Christopher Shays and Richard Swett Correspondents
John Prendergast of the lobbying group — Project Enough — wrote a piece that 20 years of ineffective sanctions against Sudan are not enough for him. He’s dead wrong and here’s why.

In early January President Obama conditionally lifted the sanctions against Sudan which were first imposed in 1997 by President Clinton, when the terrorist Osama bin Laden was expelled from Sudan, and more sanctions were imposed in 2004 by President Bush during the tragic devastation in Darfur.

The sanctions have continued without abatement, in spite of the fact that President Bush negotiated with Sudan the Comprehensive Peace Agreement of 2005 and President Obama negotiated five years ago the separation of the oil rich South Sudan from Sudan. Immediately thereafter, this new nation descended into warfare and chaos due to tribal insurgencies of complex origins and scarce facts.

This resulted in new sanctions by President Obama for South Sudan in its own right.

Ironically, Sudan has been among the most stable and consistent partners of the US intelligence community in the war against terror in this century as the State Department has annually reported.

Nevertheless, the sanctions continued to punish the people of Sudan in horrific ways. Here are just a few:

An estimated $3 billion in GDP is lost each year in Sudan, where a majority of its 40 million people suffer in poverty, simply because international banks are scared of possible fines by the US Treasury Department for processing perfectly legal transactions such as a Red Cross volunteer paying for a Khartoum hotel room with a dollar-based credit card or US companies buying Gum Arabic for their products.

The only breast-cancer hospital in Sudan could not pay for GE medical equipment, maintenance or training and consequently, deaths from breast cancer went from the 10th to the 2nd cause of death in Sudan.

Sanctions kill innocent people.

Here’s one we know about first hand: A proposal to build sustainable solar villages in the Gum Arabic belt that stretches from the Red Sea in the east to Darfur in the West, and which can raise a million farmers living in poverty into sustainable clean energy villages with middle class solar houses, could not be funded by the World Bank because of US sanctions.

And here’s one that has to go down in the record books of the Law of Unintended Consequences.

Sudan has the only proven effective rehabilitation and reintegration programme for terrorist defectors on the planet.
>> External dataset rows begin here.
$ cat flow/design.v
module unsigned_mult #(
parameter DWIDTH = 8  
)(
input  [  DWIDTH -1:0] op1    ,  
input  [  DWIDTH -1:0] op2    ,  
output [2*DWIDTH -1:0] result    
); 
assign result = op1 * op2;   
endmodule  
module signed_mult #(
parameter DWIDTH = 8  
)(
input  [  DWIDTH -1:0] op1    ,  
input  [  DWIDTH -1:0] op2    ,  
output [2*DWIDTH -1:0] result    
); 
wire   [  DWIDTH -1:0] abs_op1    ;   
wire   [  DWIDTH -1:0] abs_op2    ;   
wire   [2*DWIDTH -1:0] abs_result ;   
assign abs_op1 = op1[DWIDTH-1] ? (~op1 + 'd1) : op1;  
assign abs_op2 = op2[DWIDTH-1] ? (~op2 + 'd1) : op2;  
unsigned_mult #(
.DWIDTH (DWIDTH)  
)i_unsigned_mult_1(
 .op1    (abs_op1    ),  
 .op2    (abs_op2    ),  
 .result (abs_result )   
);  
assign result = (op1[DWIDTH-1] ^ op2[DWIDTH-1]) ? (~abs_result + 'd1) : abs_result; 
endmodule  
module comp_mult_1 #(
parameter DWIDTH = 8  
)(
input                              clk      ,  
input                              rst_n    ,  
input                              sw_rst   ,  
input                              op_val   ,  
output reg                         op_rdy   ,  
input      [      2*2*DWIDTH -1:0] op_data  ,  
output reg                         res_val  ,  
input                              res_rdy  ,  
output     [2*2*(DWIDTH + 1) -1:0] res_data    
); 
wire op_ld    ;  
reg  op_ld_d1 ;  
reg  op_ld_d2 ;  
reg  op_ld_d3 ;  
reg  op_ld_d4 ;  
reg  [  DWIDTH -1:0] x1 ;  
reg  [  DWIDTH -1:0] x2 ;  
reg  [  DWIDTH -1:0] y1 ;  
reg  [  DWIDTH -1:0] y2 ;  
reg  [  DWIDTH -1:0] mult_op1 ;  
reg  [  DWIDTH -1:0] mult_op2 ;  
wire [2*DWIDTH -1:0] prod     ;  
reg  [2*DWIDTH -1:0] prod_1_reg ;  
reg  [2*DWIDTH -1:0] prod_3_reg ;  
reg  [2*DWIDTH -1:0] xr         ;  
reg  [2*DWIDTH -1:0] yr         ;  
always @(posedge clk or negedge rst_n)
if(~rst_n)            op_rdy <= 1'b1 ; else
if(sw_rst)            op_rdy <= 1'b1 ; else
if(op_val & op_rdy)   op_rdy <= 1'b0 ; else 
if(res_val & res_rdy) op_rdy <= 1'b1 ; 
assign op_ld = op_val & op_rdy;
always @(posedge clk or negedge rst_n)
if(~rst_n) begin 
    op_ld_d1 <= 1'b0;
    op_ld_d2 <= 1'b0;
    op_ld_d3 <= 1'b0;
    op_ld_d4 <= 1'b0;
end else 
if(sw_rst) begin 
    op_ld_d1 <= 1'b0;
    op_ld_d2 <= 1'b0;
    op_ld_d3 <= 1'b0;
    op_ld_d4 <= 1'b0;
end else begin                        
    op_ld_d1 <= op_ld;     
    op_ld_d2 <= op_ld_d1;  
    op_ld_d3 <= op_ld_d2;  
    op_ld_d4 <= op_ld_d3;  
end 
always @(posedge clk or negedge rst_n)
if(~rst_n)    res_val <= 1'b0 ; else  
if(sw_rst)    res_val <= 1'b0 ; else  
if(op_ld_d4)  res_val <= 1'b1 ; else  
if(res_rdy)   res_val <= 1'b0 ;       
always @(posedge clk or negedge rst_n)
if(~rst_n) begin 
    x1 <= 'd0;
    y1 <= 'd0;
    x2 <= 'd0;
    y2 <= 'd0;
end else 
if(sw_rst) begin 
    x1 <= 'd0;
    y1 <= 'd0;
    x2 <= 'd0;
    y2 <= 'd0;
end else 
if(op_ld) begin                        
    x1 <= op_data[4*DWIDTH -1 -: DWIDTH]; 
    y1 <= op_data[3*DWIDTH -1 -: DWIDTH]; 
    x2 <= op_data[2*DWIDTH -1 -: DWIDTH]; 
    y2 <= op_data[1*DWIDTH -1 -: DWIDTH]; 
end 
always @(*)
casex({op_ld_d1, op_ld_d2, op_ld_d3, op_ld_d4})
4'b1xxx: mult_op1 = x1  ;
4'b01xx: mult_op1 = y1  ;
4'b001x: mult_op1 = x1  ;
4'b0001: mult_op1 = x2  ;
default: mult_op1 = 'd0 ;
endcase 
always @(*)
casex({op_ld_d1, op_ld_d2, op_ld_d3, op_ld_d4})
4'b1xxx: mult_op2 = x2  ;
4'b01xx: mult_op2 = y2  ;
4'b001x: mult_op2 = y2  ;
4'b0001: mult_op2 = y1  ;
default: mult_op2 = 'd0 ;
endcase
signed_mult #(
.DWIDTH (DWIDTH)  
) i_signed_mult (
 .op1    (mult_op1),  
 .op2    (mult_op2),  
 .result (prod    )   
);  
always @(posedge clk or negedge rst_n)
if(~rst_n)   prod_1_reg <= 'b0 ; else 
if(sw_rst)   prod_1_reg <= 'b0 ; else 
if(op_ld_d1) prod_1_reg <= prod;           
always @(posedge clk or negedge rst_n)
if(~rst_n)   xr <= 'b0              ; else 
if(sw_rst)   xr <= 'b0              ; else 
if(op_ld_d2) xr <= prod_1_reg - prod;      
always @(posedge clk or negedge rst_n)
if(~rst_n)   prod_3_reg <= 'b0 ; else 
if(sw_rst)   prod_3_reg <= 'b0 ; else 
if(op_ld_d3) prod_3_reg <= prod;           
always @(posedge clk or negedge rst_n)
if(~rst_n)   yr <= 'b0              ; else 
if(sw_rst)   yr <= 'b0              ; else 
if(op_ld_d4) yr <= prod_3_reg + prod;       
assign res_data = {{{'d2{xr[2*DWIDTH-1]}},xr},
                   {{'d2{yr[2*DWIDTH-1]}},yr}};  
endmodule  
module comp_mult_2 #(
parameter DWIDTH = 8  
)(
input                              clk      ,  
input                              rst_n    ,  
input                              sw_rst   ,  
input                              op_val   ,  
output reg                         op_rdy   ,  
input      [      2*2*DWIDTH -1:0] op_data  ,  
output reg                         res_val  ,  
input                              res_rdy  ,  
output     [2*2*(DWIDTH + 1) -1:0] res_data    
); 
wire op_ld    ;  
reg  op_ld_d1 ;  
reg  op_ld_d2 ;  
reg  [  DWIDTH -1:0] x1 ;  
reg  [  DWIDTH -1:0] x2 ;  
reg  [  DWIDTH -1:0] y1 ;  
reg  [  DWIDTH -1:0] y2 ;  
wire [  DWIDTH -1:0] mult0_op2 ;  
wire [  DWIDTH -1:0] mult1_op2 ;  
wire [2*DWIDTH -1:0] prod1 ;  
wire [2*DWIDTH -1:0] prod2 ;  
reg  [ 2*DWIDTH-1:0] xr ;  
reg  [ 2*DWIDTH-1:0] yr ;  
always @(posedge clk or negedge rst_n)
if(~rst_n)            op_rdy <= 1'b1 ; else
if(sw_rst)            op_rdy <= 1'b1 ; else
if(op_val & op_rdy)   op_rdy <= 1'b0 ; else 
if(res_val & res_rdy) op_rdy <= 1'b1 ; 
assign op_ld = op_val & op_rdy;
always @(posedge clk or negedge rst_n)
if(~rst_n) begin 
    op_ld_d1 <= 1'b0;
    op_ld_d2 <= 1'b0;
end else 
if(sw_rst) begin 
    op_ld_d1 <= 1'b0;
    op_ld_d2 <= 1'b0;
end else begin                        
    op_ld_d1 <= op_ld; 
    op_ld_d2 <= op_ld_d1; 
end 
always @(posedge clk or negedge rst_n)
if(~rst_n)    res_val <= 1'b0 ; else  
if(sw_rst)    res_val <= 1'b0 ; else  
if(op_ld_d2)  res_val <= 1'b1 ; else  
if(res_rdy)   res_val <= 1'b0 ;       
always @(posedge clk or negedge rst_n)
if(~rst_n) begin 
    x1 <= 'd0;
    y1 <= 'd0;
    x2 <= 'd0;
    y2 <= 'd0;
end else 
if(sw_rst) begin 
    x1 <= 'd0;
    y1 <= 'd0;
    x2 <= 'd0;
    y2 <= 'd0;
end else 
if(op_ld) begin                        
    x1 <= op_data[4*DWIDTH -1 -: DWIDTH]; 
    y1 <= op_data[3*DWIDTH -1 -: DWIDTH]; 
    x2 <= op_data[2*DWIDTH -1 -: DWIDTH]; 
    y2 <= op_data[1*DWIDTH -1 -: DWIDTH]; 
end 
assign mult0_op2 = op_ld_d1 ? x2 : y2 ;  
assign mult1_op2 = op_ld_d1 ? y2 : x2 ;  
signed_mult #(
.DWIDTH (DWIDTH)  
)i_signed_mult_0(
 .op1    (x1        ),  
 .op2    (mult0_op2 ),  
 .result (prod1     )   
);  
signed_mult #(
.DWIDTH (DWIDTH)  
)i_signed_mult_1(
 .op1    (y1        ),  
 .op2    (mult1_op2 ),  
 .result (prod2     )   
);  
always @(posedge clk or negedge rst_n)
if(~rst_n)   xr <= 'b0             ; else 
if(sw_rst)   xr <= 'b0             ; else 
if(op_ld_d1) xr <= prod1 - prod2 ;       
always @(posedge clk or negedge rst_n)
if(~rst_n)   yr <= 'b0           ; else 
if(sw_rst)   yr <= 'b0           ; else 
if(op_ld_d2) yr <= prod1 + prod2 ;       
assign res_data = {{{'d2{xr[2*DWIDTH-1]}},xr},
                   {{'d2{yr[2*DWIDTH-1]}},yr}};  
endmodule  
module comp_mult_4 #(
parameter DWIDTH = 8  
)(
input                              clk      ,  
input                              rst_n    ,  
input                              sw_rst   ,  
input                              op_val   ,  
output reg                         op_rdy   ,  
input      [      2*2*DWIDTH -1:0] op_data  ,  
output reg                         res_val  ,  
input                              res_rdy  ,  
output     [2*2*(DWIDTH + 1) -1:0] res_data    
); 
wire op_ld;  
wire [  DWIDTH -1:0] x1 ;  
wire [  DWIDTH -1:0] x2 ;  
wire [  DWIDTH -1:0] y1 ;  
wire [  DWIDTH -1:0] y2 ;  
wire [2*DWIDTH -1:0] prod1  ;  
wire [2*DWIDTH -1:0] prod2  ;  
wire [2*DWIDTH -1:0] prod3  ;  
wire [2*DWIDTH -1:0] prod4  ;  
reg  [2*DWIDTH-1 :0] xr ;  
reg  [2*DWIDTH-1 :0] yr ;  
always @(posedge clk or negedge rst_n)
if(~rst_n)            op_rdy <= 1'b1 ; else
if(sw_rst)            op_rdy <= 1'b1 ; else
if(op_val & op_rdy)   op_rdy <= 1'b0 ; else 
if(res_rdy)           op_rdy <= 1'b1 ; 
assign op_ld = op_val & op_rdy;
always @(posedge clk or negedge rst_n)
if(~rst_n)              res_val <= 1'b0 ; else  
if(sw_rst)              res_val <= 1'b0 ; else  
if(op_ld)               res_val <= 1'b1 ; else  
if(res_rdy)             res_val <= 1'b0 ;       
assign x1 = op_data[4*DWIDTH -1 -: DWIDTH]; 
assign y1 = op_data[3*DWIDTH -1 -: DWIDTH]; 
assign x2 = op_data[2*DWIDTH -1 -: DWIDTH]; 
assign y2 = op_data[1*DWIDTH -1 -: DWIDTH]; 
signed_mult #(
.DWIDTH (DWIDTH)  
)i_signed_mult_0(
 .op1    (x1     ),  
 .op2    (x2     ),  
 .result (prod1  )   
);  
signed_mult #(
.DWIDTH (DWIDTH)  
)i_signed_mult_1(
 .op1    (x1     ),  
 .op2    (y2     ),  
 .result (prod2  )   
);  
signed_mult #(
.DWIDTH (DWIDTH)  
)i_signed_mult_2(
 .op1    (x2     ),  
 .op2    (y1     ),  
 .result (prod3  )   
);  
signed_mult #(
.DWIDTH (DWIDTH)  
)i_signed_mult_3(
 .op1    (y1     ),  
 .op2    (y2     ),  
 .result (prod4  )   
);  
always @(posedge clk or negedge rst_n)
if(~rst_n)   xr <= 'b0           ; else 
if(sw_rst)   xr <= 'b0           ; else 
if(op_ld)    xr <= prod1 - prod4 ;       
always @(posedge clk or negedge rst_n)
if(~rst_n)   yr <= 'b0           ; else 
if(sw_rst)   yr <= 'b0           ; else 
if(op_ld)    yr <= prod2 + prod3 ;       
assign res_data = {{{'d2{xr[2*DWIDTH-1]}},xr},
                   {{'d2{yr[2*DWIDTH-1]}},yr}};  
endmodule  
module comp_mult_wrapper #(
parameter DWIDTH  = 8 ,  
parameter NO_MULT = 4    
)(
input                          clk      ,  
input                          rst_n    ,  
input                          sw_rst   ,  
input                          op_val   ,  
output                         op_rdy   ,  
input  [      2*2*DWIDTH -1:0] op_data  ,  
output                         res_val  ,  
input                          res_rdy  ,  
output [2*2*(DWIDTH + 1) -1:0] res_data    
); 
generate 
    if(NO_MULT == 4) begin : GEN_4_MULTS
        comp_mult_4 #(
        .DWIDTH (DWIDTH)  
        )i_comp_mult_4 (
        .clk      (clk      ),  
        .rst_n    (rst_n    ),  
        .sw_rst   (sw_rst   ),  
        .op_val   (op_val   ),  
        .op_rdy   (op_rdy   ),  
        .op_data  (op_data  ),  
        .res_val  (res_val  ),  
        .res_rdy  (res_rdy  ),  
        .res_data (res_data )   
        ); 
    end
    else if(NO_MULT == 2) begin : GEN_2_MULTS
        comp_mult_2 #(
        .DWIDTH (DWIDTH)  
        )i_comp_mult_2 (
        .clk      (clk      ),  
        .rst_n    (rst_n    ),  
        .sw_rst   (sw_rst   ),  
        .op_val   (op_val   ),  
        .op_rdy   (op_rdy   ),  
        .op_data  (op_data  ),  
        .res_val  (res_val  ),  
        .res_rdy  (res_rdy  ),  
        .res_data (res_data )   
        ); 
    end else if(NO_MULT == 1) begin : GEN_1_MULT
        comp_mult_1 #(
        .DWIDTH (DWIDTH)  
        )i_comp_mult_1 (
        .clk      (clk      ),  
        .rst_n    (rst_n    ),  
        .sw_rst   (sw_rst   ),  
        .op_val   (op_val   ),  
        .op_rdy   (op_rdy   ),  
        .op_data  (op_data  ),  
        .res_val  (res_val  ),  
        .res_rdy  (res_rdy  ),  
        .res_data (res_data )   
        ); 
    end
    else begin : ERROR
        initial begin 
            $display("%M ERROR: Invalid number of multipliers, NO_MULT should be 1, 2 or 4 \n");
            $stop;
        end 
    end 
endgenerate 
endmodule  
module comp_mult_top #(
parameter NO_MULT   = 4     ,  
parameter APB_BADDR = 0     ,  
parameter SYS_AW    = 16    ,  
parameter REG_DW    = 16       
)(
input                    clk         ,  
input                    rst_n       ,  
input      [ SYS_AW-1:0] apb_paddr   ,  
input                    apb_psel    ,  
input                    apb_penable ,  
input                    apb_pwrite  ,  
input      [REG_DW -1:0] apb_pwdata  ,  
output                   apb_pready  ,  
output reg [REG_DW -1:0] apb_prdata  ,  
output reg               apb_pslverr ,  
output reg               mem_ce      ,  
output reg               mem_we      ,  
output reg [SYS_AW -1:0] mem_addr    ,  
output reg [     8 -1:0] mem_wr_data ,  
input      [     8 -1:0] mem_rd_data    
);
localparam DWIDTH = 8 ;
localparam IDLE   = 2'b00;  
localparam RD_OPS = 2'b01;  
localparam WORK   = 2'b10;  
localparam WR_RES = 2'b11;  
reg  [       REG_DW -1:0] op1_addr      ;  
reg  [       REG_DW -1:0] op2_addr      ;  
reg  [       REG_DW -1:0] res_addr      ;  
reg  [       REG_DW -1:0] no_op         ;  
reg  [       REG_DW -1:0] cfg_start     ;  
reg  [       REG_DW -1:0] sts_stop      ;  
wire                      wr_op1_addr   ;  
wire                      wr_op2_addr   ;  
wire                      wr_res_addr   ;  
wire                      wr_no_op      ;  
wire                      wr_cfg_start  ;  
wire                      wr_sts_stop   ;  
wire                      rd_sts_stop   ;  
wire                      rd_sts_state  ;  
wire                      sel_regs      ;  
reg                       op_val        ;  
wire                      op_rdy        ;  
wire [   2*2*DWIDTH -1:0] op_data       ;  
wire                      res_val       ;  
reg                       res_rdy       ;  
wire [2*2*(DWIDTH+1)-1:0] res_data      ;  
wire                      set_res_rdy   ;  
reg  [     3*DWIDTH -1:0] data_reg      ;  
reg  [            2 -1:0] sts_cstate    ;  
wire                      start         ;  
wire                      sw_rst        ;  
wire                      byte_rd_done  ;  
wire                      byte_wr_done  ;  
wire                      finish        ;  
wire                      next_op       ;  
reg                       mem_ce_d      ;  
reg                       mem_we_d      ;  
wire                      set_mem_ce    ;  
wire                      set_mem_we    ;  
reg  [            3 -1:0] byte_cnt      ;  
reg  [       REG_DW -1:0] op_cnt        ;  
comp_mult_wrapper #(
.DWIDTH  (DWIDTH  ),  
.NO_MULT (NO_MULT )   
) i_comp_mult_wrapper (
.clk      (clk     ),  
.rst_n    (rst_n   ),  
.sw_rst   (sw_rst  ),  
.op_val   (op_val  ),  
.op_rdy   (op_rdy  ),  
.op_data  (op_data ),  
.res_val  (res_val ),  
.res_rdy  (res_rdy ),  
.res_data (res_data)   
); 
assign apb_pready = 1'b1;  
assign wr_op1_addr  = apb_psel & apb_penable &  apb_pwrite & (apb_paddr == APB_BADDR + 0); 
assign wr_op2_addr  = apb_psel & apb_penable &  apb_pwrite & (apb_paddr == APB_BADDR + 1); 
assign wr_res_addr  = apb_psel & apb_penable &  apb_pwrite & (apb_paddr == APB_BADDR + 2); 
assign wr_no_op     = apb_psel & apb_penable &  apb_pwrite & (apb_paddr == APB_BADDR + 3); 
assign wr_cfg_start = apb_psel & apb_penable &  apb_pwrite & (apb_paddr == APB_BADDR + 4); 
assign wr_sts_stop  = apb_psel & apb_penable &  apb_pwrite & (apb_paddr == APB_BADDR + 5);  
assign rd_sts_stop  = apb_psel & apb_penable & ~apb_pwrite & (apb_paddr == APB_BADDR + 5);  
assign rd_sts_state = apb_psel & apb_penable & ~apb_pwrite & (apb_paddr == APB_BADDR + 6);  
assign sel_regs = wr_op1_addr  |
                  wr_op2_addr  |
                  wr_res_addr  |
                  wr_no_op     |
                  wr_cfg_start |
                  wr_sts_stop  |
                  rd_sts_stop  |
                  rd_sts_state ;
always @(posedge clk or negedge rst_n)
if(~rst_n)        apb_pslverr <= 'd0         ; else   
if(apb_pslverr)   apb_pslverr <= 'd0         ; else   
if(apb_penable)   apb_pslverr <= ~sel_regs   ;        
always @(posedge clk or negedge rst_n)
if(~rst_n)          op1_addr  <= 'd0            ; else  
if(wr_op1_addr)     op1_addr  <= apb_pwdata     ; else  
if(byte_rd_done)    op1_addr  <= op1_addr + 'd2 ;
always @(posedge clk or negedge rst_n)
if(~rst_n)          op2_addr  <= 'd0            ; else  
if(wr_op2_addr)     op2_addr  <= apb_pwdata     ; else  
if(byte_rd_done)    op2_addr  <= op2_addr + 'd2 ;
always @(posedge clk or negedge rst_n)
if(~rst_n)          res_addr  <= 'd0            ; else  
if(wr_res_addr)     res_addr  <= apb_pwdata     ; else  
if(byte_wr_done)    res_addr  <= res_addr + 'd6 ;
always @(posedge clk or negedge rst_n)
if(~rst_n)          no_op     <= 'd0            ; else  
if(wr_no_op)        no_op     <= apb_pwdata     ;       
always @(posedge clk or negedge rst_n)              
if(~rst_n)          cfg_start <= 'd0            ; else  
if(~sw_rst & start) cfg_start <= 'd0            ; else  
if(wr_cfg_start)    cfg_start <= apb_pwdata     ;       
always @(posedge clk or negedge rst_n)        
if(~rst_n)          sts_stop  <= 'd0            ; else  
if(wr_sts_stop)     sts_stop  <= apb_pwdata     ; else  
if(finish)          sts_stop  <= {{REG_DW-1{1'b0}}, 1'b1} ;  
always @(posedge clk or negedge rst_n)
if(~rst_n)          apb_prdata <= 'd0                            ; else  
if(rd_sts_stop)     apb_prdata <= sts_stop                       ; else  
if(rd_sts_state)    apb_prdata <= {{REG_DW-2{1'b0}}, sts_cstate} ;       
assign start  = cfg_start[0] & (no_op > 'd0);
assign sw_rst = cfg_start[1];
always @(posedge clk or negedge rst_n)
if(~rst_n) 
    sts_cstate <= IDLE;      
else if(sw_rst) 
    sts_cstate <= IDLE; 
else begin 
    case(sts_cstate)
        IDLE    : if(start)                 
                    sts_cstate <= RD_OPS;   
                  else
                    sts_cstate <= IDLE;
        RD_OPS  : if(byte_rd_done)  
                    sts_cstate <= WORK;     
                  else 
                    sts_cstate <= RD_OPS;
        WORK    : if(res_val)
                    sts_cstate <= WR_RES;   
                  else 
                    sts_cstate <= WORK;
        default : if(finish) 
                    sts_cstate <= IDLE;     
                  else if(next_op)
                    sts_cstate <= RD_OPS;   
                  else 
                    sts_cstate <= WR_RES;
    endcase 
end   
assign byte_rd_done = (sts_cstate == RD_OPS) & (byte_cnt == 3'd3);   
assign byte_wr_done = (sts_cstate == WR_RES) & (byte_cnt == 3'd5);   
assign next_op      = byte_wr_done & (op_cnt != (no_op - 'd1));      
assign finish       = byte_wr_done & (op_cnt == (no_op - 'd1));      
always @(posedge clk or negedge rst_n)
if(~rst_n)          byte_cnt <= 3'd0            ; else  
if(byte_rd_done)    byte_cnt <= 3'd0            ; else  
if(byte_wr_done)    byte_cnt <= 3'd0            ; else  
if(mem_ce)          byte_cnt <= byte_cnt + 3'd1 ;       
always @(posedge clk or negedge rst_n)
if(~rst_n)          op_cnt <= 'd0          ; else  
if(finish)          op_cnt <= 'd0          ; else  
if(next_op)         op_cnt <= op_cnt + 'd1 ;       
always @(posedge clk or negedge rst_n)
if(~rst_n)          op_val <= 1'b0; else   
if(byte_rd_done)    op_val <= 1'b1; else   
if(op_val & op_rdy) op_val <= 1'b0;        
always @(posedge clk or negedge rst_n)
if(~rst_n)          data_reg <= 'd0; else   
if(mem_ce_d & ~mem_we_d) begin              
    case(byte_cnt)
        3'b001 :    data_reg[3*DWIDTH-1 : 2*DWIDTH] <= mem_rd_data;  
        3'b010 :    data_reg[2*DWIDTH-1 : 1*DWIDTH] <= mem_rd_data;  
        3'b011 :    data_reg[1*DWIDTH-1 : 0       ] <= mem_rd_data;  
        default:    data_reg                        <= data_reg; 
    endcase 
end 
assign op_data = {data_reg, mem_rd_data};  
assign set_res_rdy = (sts_cstate == WR_RES) & (byte_cnt == 3'd4);  
always @(posedge clk or negedge rst_n)
if(~rst_n)       res_rdy <= 1'b0; else   
if(set_res_rdy)  res_rdy <= 1'b1; else   
if(byte_wr_done) res_rdy <= 1'b0;        
always @(*) 
    if(sts_cstate == RD_OPS)
        if(byte_cnt < 3'd2) mem_addr = op1_addr + byte_cnt       ; else  
                            mem_addr = op2_addr + byte_cnt - 'd2 ;       
    else  
                            mem_addr = res_addr + byte_cnt;              
always @(*)
    case(byte_cnt)
        3'b000  : mem_wr_data <= res_data[25:18];           
        3'b001  : mem_wr_data <= res_data[33:26];           
        3'b010  : mem_wr_data <= {6'd0, res_data[35:34]};   
        3'b011  : mem_wr_data <= res_data[ 7:0 ];           
        3'b100  : mem_wr_data <= res_data[15:8 ];           
        default : mem_wr_data <= {6'd0, res_data[17:16]};   
    endcase 
assign set_mem_ce = ((sts_cstate == IDLE)   & start   ) |   
                    ((sts_cstate == WR_RES) & next_op ) |   
                    ((sts_cstate == WORK)   & res_val ) ;   
always @(posedge clk or negedge rst_n)
if(~rst_n)        mem_ce <= 1'b0; else  
if(set_mem_ce)    mem_ce <= 1'b1; else  
if(byte_rd_done | byte_wr_done) 
                  mem_ce <= 1'b0;       
assign set_mem_we = (sts_cstate == WORK) & res_val;  
always @(posedge clk or negedge rst_n)
if(~rst_n)        mem_we <= 1'b0; else     
if(set_mem_we)    mem_we <= 1'b1; else     
if(byte_wr_done)  mem_we <= 1'b0;          
always @(posedge clk or negedge rst_n)
if(~rst_n) mem_ce_d <= 1'b0   ; else       
if(sw_rst) mem_ce_d <= 1'b0   ; else       
           mem_ce_d <= mem_ce ;        
always @(posedge clk or negedge rst_n)    
if(~rst_n) mem_we_d <= 1'b0   ; else       
if(sw_rst) mem_we_d <= 1'b0   ; else       
           mem_we_d <= mem_we ;
endmodule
Ten Muslim nations are seeking to imitate it right now. The proposal to communicate rehabilitated terrorist stories in the Internet is recognised by intelligence agencies to be the best way to defeat ISIS recruiters who are aggressively targeting Muslim teenagers with a pack of lies.

But the obsolete, outdated and ineffective sanctions placed on Sudan have prevented US Internet and communications knowledge from being used by Sudan to do so.

It is no surprise to us that one of the final acts of President Obama (which was agreed to by the Trump transition team) was to normalise relations with Sudan so it can improve its economy for its citizens, and the world can benefit by its anti-terrorism programme.

But it’s a disappointment to Mr Prendergast whose moneyed lobby for continuing the sanctions indefinitely has made him well known among his misinformed supporters.

He may believe his lobbying job is of more value than lifting Sudanese farmers from poverty and improving healthcare while reducing ISIS recruitment in the Internet. We do not. And neither should you. — The Hill.

 Christopher Shays is a former member of Congress who chaired the National Security Committee of the Government Oversight Committee and Richard Swett is a former Member of Congress and former US Ambassador, both favour normalisation of relations between Sudan and the US.